TEORÍA DE LAS PUERTAS PEQUEÑITAS




EL CARTERO SIEMPRE LLAMA DOS VECES… – Seguro que habéis estado muchas veces en servicios públicos de esos que la puerta no llega al suelo y tampoco al techo… Mi opinión es que esas puertas son bastante incómodas por motivos diversos.

El primero viene de un trauma infantil, cuando estaba allí sentado, meditando, e intentando pensar en mis cosas (ver teoría del trono creador) me daba cuenta de que no podía… me tiraba todo el tiempo mirando hacia arriba para ver si alguien se asomaba a cotillear… Ahora, menos joven, comprendo que el interés que se puede tener por hacer eso es poco, pero sigo haciéndolo cuando me encuentro en esa situación… Al final voy a tener que ir al psicólogo…

Otros motivos podéis imaginarlos, ruidos, olores, que de la sensación de que estás sentado en el mismo metro cuadrado que otro…
Pues el otro día me encontraba en esa situación y pensé en por qué hacían así las puertas de ciertos baños y me dí cuenta de que tengo una teoría al respecto: “LAS PUERTAS CORTADAS DE LOS SERVICIOS PÚBLICOS SE INVENTARON EN LOS COLEGIOS DE CURAS”.

Y es que los pecados de la carne son muchos: “No cometerás actos impuros”




Porque uno puede pensar que son más baratas y ecológicas que las completas puesto que se ahorra madera y se cortan menos árboles; y ambas afirmaciones, a priori, parecen ciertas, pero locales de lujo en los que el dinero no es problema y la ecología se la pasan por el río Amazonas ya que ponen el aire acondicionado a tope y dejan las puertas de la calle abiertas, también las usan.

El motivo real es que la gente no se pregunta por qué son así, van a una empresa de reformas y les dicen que normalmente todos los locales las ponen cortadas… y los dueños dicen: “Ah, pues por algo será…” así que las compran.

Si algún dueño más curioso pregunta acerca de las ventajas, les dicen que así no roban porque muchas personas se meten en el baño a guardarse lo que han sustraído… y se quedan tan tranquilos, como si los empleados fuesen a asomarse por arriba a ver lo que está haciendo el cliente dentro.

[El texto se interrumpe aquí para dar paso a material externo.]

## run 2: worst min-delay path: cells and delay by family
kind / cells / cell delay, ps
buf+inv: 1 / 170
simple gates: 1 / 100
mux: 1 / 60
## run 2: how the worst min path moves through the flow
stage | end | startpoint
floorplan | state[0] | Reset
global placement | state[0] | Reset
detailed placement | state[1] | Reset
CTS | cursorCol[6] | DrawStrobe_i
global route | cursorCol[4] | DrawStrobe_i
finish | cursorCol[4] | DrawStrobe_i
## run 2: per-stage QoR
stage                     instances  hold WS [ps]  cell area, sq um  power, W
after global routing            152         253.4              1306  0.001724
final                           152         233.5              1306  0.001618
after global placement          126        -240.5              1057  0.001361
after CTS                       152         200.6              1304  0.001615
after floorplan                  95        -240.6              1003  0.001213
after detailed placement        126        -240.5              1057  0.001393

Así que, señores dueños de locales, ya somos mayorcitos y, si queremos cometer “actos impuros” en unos baños públicos, nos va a dar igual si la puerta llega al techo o no llega, lo único que miraremos es la limpieza, así que olvidad la herencia de los colegios y alicatad hasta el techo, que queda mucho mejor… ¡Ah! ¡Y poned la luz dentro! ¡Qué luego es un follón!